§ **WHAT THIS TASK INVOLVES**
Wherever the string "first" occurs in a line of these records, report that line.

* * *

==> src/rtl/tft_time_frame_transmitter.sv <==
/*
 time frame transmitter: builds a 1000-bit frame every millisecond and
 sends it as a pulse-width-modulated 1 MHz clock bus, with a double
 buffer filled over APB, a 64-bit microsecond counter and a frame crc.
 assumes presetn comes only from power-up or the dedicated reset switch,
 and that status condition pins are asynchronous to pclk.
*/
// Implementation choices: the APB register port and the register offsets.
`timescale 1ns/1ps

// Notes on behaviour
// - one frame per millisecond, fifty-five data words of sixteen bits.
// - words past four come from buffer filled last frame; first four selectable.
// - millisecond marker is zeros, thirty-one ones, then one zero.
// - second marker is forty-seven ones then one zero.
// - 1 MHz pwm carrier; rising edge is bit clock, width gives value.
// - every frame is exactly one thousand bit periods.
// - each word is sixteen data bits plus one zero stop bit.
// - fifty-six words, forty-eight sync bits; zero fill leads millisecond sync.
// - word fifty-five carries crc over all bits since frame start.
// - words zero to three carry atomic microsecond count, low half first.
// - words four to seven carry utc and sidereal millisecond counts.
// - words nine to sixteen carry packed decimal times and date.
// - words seventeen to twenty carry month and weekday names and numbers.
// - word 22 offsets byte pair; word 27 signed rotation offset.
// - words 25, 26 carry binary tick phase with valid flag on top.
// - words 23, 24 carry decimal tick phase with valid flag on top.
// - status word bits zero to four report the five alarm conditions.
// - time logic resets only on power-up or reset switch.
// - counter-sourced atomic time keeps going out while host resets.
module tft_time_frame_transmitter (
   // clock and reset
   input wire logic pclk,
   input wire logic presetn,
   // apb slave
   input wire logic [11:0] paddr,
   input wire logic psel,
   input wire logic penable,
   input wire logic pwrite,
   input wire logic [31:0] pwdata,
   output logic [31:0] prdata,
   output logic pready,
   output logic pslverr,
   // alarm condition pins
   input wire logic [tft_pkg::STATUS_BITS-1:0] status_cond_in,
   // clock bus
   output logic clock_bus_out
);
   import tft_pkg::*;

   // ---------------------------------------------------------------
   // helpers
   // ---------------------------------------------------------------
   function automatic logic [15:0] crc_step(input logic [15:0] crc, input logic din,
                                            input logic [15:0] poly);
      logic fb;
      fb = crc[15] ^ din;
      crc_step = {crc[14:0], 1'b0} ^ (fb ? poly : 16'h0000);
   endfunction : crc_step

   // ---------------------------------------------------------------
   // condition pin synchroniser
   // ---------------------------------------------------------------
   logic [STATUS_BITS-1:0] cond_meta;
   logic [STATUS_BITS-1:0] cond_sync;

   always_ff @(posedge pclk or negedge presetn) begin
      if (!presetn) begin
         cond_meta <= '0;
         cond_sync <= '0;
      end else begin
         cond_meta <= status_cond_in;
         cond_sync <= cond_meta;
      end
   end

   // ---------------------------------------------------------------
   // bit and frame counters
   // ---------------------------------------------------------------
   logic [6:0] cyc_cnt;
   logic [9:0] bit_idx;
   logic [5:0] word_idx;
   logic [4:0] slot_idx;
   logic [9:0] ms_cnt;

   wire bit_tick = (cyc_cnt == 7'(BIT_CYCLES - 1));
   wire frame_end = bit_tick && (bit_idx == 10'(FRAME_BITS - 1));
   wire in_sync = (bit_idx < 10'(SYNC_BITS));
   wire sec_frame = (ms_cnt == 10'h000);
   wire slot_last = (slot_idx == 5'(WORD_BITS - 1));

   always_ff @(posedge pclk or negedge presetn) begin
      if (!presetn) begin
         cyc_cnt <= '0;
      end else if (bit_tick) begin
         cyc_cnt <= '0;
      end else begin
         cyc_cnt <= cyc_cnt + 7'h01;
      end
   end

   always_ff @(posedge pclk or negedge presetn) begin
      if (!presetn) begin
         bit_idx <= '0;
         word_idx <= '0;
         slot_idx <= '0;
      end else if (frame_end) begin
         bit_idx <= '0;
         word_idx <= '0;
         slot_idx <= '0;
      end else if (bit_tick) begin
         bit_idx <= bit_idx + 10'h001;
         if (!in_sync) begin
            slot_idx <= slot_last ? 5'h00 : slot_idx + 5'h01;
            word_idx <= slot_last ? word_idx + 6'h01 : word_idx;
         end
      end
   end

   always_ff @(posedge pclk or negedge presetn) begin
      if (!presetn) begin
         ms_cnt <= '0;
      end else if (frame_end) begin
         ms_cnt <= (ms_cnt == 10'(FRAMES_PER_SEC - 1)) ? 10'h000 : ms_cnt + 10'h001;
      end
   end

   // ---------------------------------------------------------------
   // apb decode
   // ---------------------------------------------------------------
   wire apb_setup = psel && !penable;
   wire apb_write = psel && penable && pready && pwrite;
   wire word_al = (paddr[1:0] == 2'b00);
   wire hit_ctrl = (paddr == REG_CTRL);
   wire hit_poly = (paddr == REG_CRC_POLY);
   wire hit_preset = (paddr == REG_CRC_PRESET);
   wire hit_tlo = (paddr == REG_TIME_LO);
   wire hit_thi = (paddr == REG_TIME_HI);
   wire hit_state = (paddr == REG_STATE);
   wire hit_alo = (paddr == REG_ATOMIC_LO);
   wire hit_ahi = (paddr == REG_ATOMIC_HI);
   wire [5:0] buf_idx = paddr[7:2];
   wire hit_buf = (paddr[11:8] == BUF_PAGE) && word_al && (buf_idx < 6'(FRAME_WORDS));
   wire addr_ok = hit_ctrl || hit_poly || hit_preset || hit_tlo || hit_thi || hit_state ||
                  hit_alo || hit_ahi || hit_buf;

   // ---------------------------------------------------------------
   // control registers
   // ---------------------------------------------------------------
   logic src_buffer;
   logic time_load;
   logic [15:0] crc_poly;
   logic [15:0] crc_preset;
   logic [63:0] time_stage;

   always_ff @(posedge pclk or negedge presetn) begin
      if (!presetn) begin
         src_buffer <= 1'b0;
         time_load <= 1'b0;
         crc_poly <= CRC_POLY_RST;
         crc_preset <= CRC_PRESET_RST;
         time_stage <= '0;
      end else begin
         time_load <= apb_write && hit_ctrl && pwdata[CTRL_LOAD_BIT];
         if (apb_write && hit_ctrl) begin
            src_buffer <= pwdata[CTRL_SRC_BIT];
         end
         if (apb_write && hit_poly) begin
            crc_poly <= pwdata[15:0];
         end
         if (apb_write && hit_preset) begin
            crc_preset <= pwdata[15:0];
         end
         if (apb_write && hit_tlo) begin
            time_stage[31:0] <= pwdata;
         end
         if (apb_write && hit_thi) begin
            time_stage[63:32] <= pwdata;
         end
      end
   end

   // ---------------------------------------------------------------
   // atomic microsecond counter
   // ---------------------------------------------------------------
   logic [63:0] atomic_microsecond_count;
   logic [63:0] time_snap;
   logic [63:0] next_atomic;

   // only presetn clears it; no bus activity stops the count
   assign next_atomic = time_load ? time_stage :
                        (bit_tick ? atomic_microsecond_count + 64'h1 : atomic_microsecond_count);

   always_ff @(posedge pclk or negedge presetn) begin
      if (!presetn) begin
         atomic_microsecond_count <= '0;
         time_snap <= '0;
      end else begin
         atomic_microsecond_count <= next_atomic;
         if (frame_end) begin
            time_snap <= next_atomic;
         end
      end
   end

   // ---------------------------------------------------------------
   // double frame buffer
   // ---------------------------------------------------------------
   logic [15:0] frame_buf [2][FRAME_WORDS];
   logic active_bank;

   // cleared so that unwritten words go out as zero
   always_ff @(posedge pclk or negedge presetn) begin
      if (!presetn) begin
         frame_buf <= '{default: 16'h0000};
      end else if (apb_write && hit_buf) begin
         frame_buf[!active_bank][buf_idx] <= pwdata[15:0];
      end
   end

   always_ff @(posedge pclk or negedge presetn) begin
      if (!presetn) begin
         active_bank <= 1'b0;
      end else if (frame_end) begin
         active_bank <= !active_bank;
      end
   end

   // ---------------------------------------------------------------
   // word and bit selection
   // ---------------------------------------------------------------
   logic [15:0] crc_reg;
   wire [15:0] buf_word = frame_buf[active_bank][word_idx];
   wire use_time = (word_idx < 6'(TIME_WORDS)) && !src_buffer;
   wire [15:0] time_word = time_snap[{word_idx[1:0], 4'h0} +: 16];
   wire is_status = (word_idx == 6'(STATUS_WORD));
   wire is_crc = (word_idx == 6'(CRC_WORD));
   // words 4..53 pass from the host buffer unchanged
   wire [15:0] word_data = is_crc ? crc_reg :
                           use_time ? time_word :
                           is_status ? {buf_word[15:STATUS_BITS], cond_sync} :
                           buf_word;
   wire [3:0] data_pos = 4'(DATA_BITS - 1) - slot_idx[3:0];
   wire data_bit = (slot_idx < 5'(DATA_BITS)) ? word_data[data_pos] : 1'b0;
   wire ms_sync_bit = (bit_idx >= 10'(MS_ZERO_FILL)) &&
                      (bit_idx < 10'(MS_ZERO_FILL + MS_SYNC_ONES));
   wire sec_sync_bit = (bit_idx < 10'(SEC_SYNC_ONES));
   wire tx_bit = in_sync ? (sec_frame ? sec_sync_bit : ms_sync_bit) : data_bit;
   // bit value frozen for the whole period: no second rise inside a bit
   logic bit_hold;
   wire line_bit = (cyc_cnt == 7'h00) ? tx_bit : bit_hold;
   wire [6:0] high_len = line_bit ? 7'(ONE_HIGH_CYC) : 7'(ZERO_HIGH_CYC);

   // ---------------------------------------------------------------
   // frame crc
   // ---------------------------------------------------------------
   always_ff @(posedge pclk or negedge presetn) begin
      if (!presetn) begin
         crc_reg <= CRC_PRESET_RST;
      end else if (frame_end) begin
         crc_reg <= crc_preset;
      end else if (bit_tick && !is_crc) begin
         crc_reg <= crc_step(crc_reg, line_bit, crc_poly);
      end
   end

   // ---------------------------------------------------------------
   // pwm line driver
   // ---------------------------------------------------------------
   always_ff @(posedge pclk or negedge presetn) begin
      if (!presetn) begin
         clock_bus_out <= 1'b0;
         bit_hold <= 1'b0;
      end else begin
         clock_bus_out <= (cyc_cnt < high_len);
         bit_hold <= line_bit;
      end
   end

   // ---------------------------------------------------------------
   // apb answer
   // ---------------------------------------------------------------
   wire [31:0] state_word = {6'h00, bit_idx, cond_sync, active_bank, ms_cnt};
   wire [31:0] read_mux = hit_ctrl ? {31'h0, src_buffer} :
                          hit_poly ? {16'h0000, crc_poly} :
                          hit_preset ? {16'h0000, crc_preset} :
                          hit_tlo ? time_stage[31:0] :
                          hit_thi ? time_stage[63:32] :
                          hit_state ? state_word :
                          hit_alo ? atomic_microsecond_count[31:0] :
                          hit_ahi ? atomic_microsecond_count[63:32] :
                          32'h0000_0000;

   always_ff @(posedge pclk or negedge presetn) begin
      if (!presetn) begin
         pready <= 1'b0;
         pslverr <= 1'b0;
         prdata <= '0;
      end else begin
         pready <= apb_setup;
         pslverr <= apb_setup && !addr_ok;
         prdata <= (apb_setup && !pwrite) ? read_mux : 32'h0000_0000;
      end
   end
endmodule : tft_time_frame_transmitter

* * *

§ **SOLUTION FOR THIS TASK**
// - words past four come from buffer filled last frame; first four selectable.
// - words zero to three carry atomic microsecond count, low half first.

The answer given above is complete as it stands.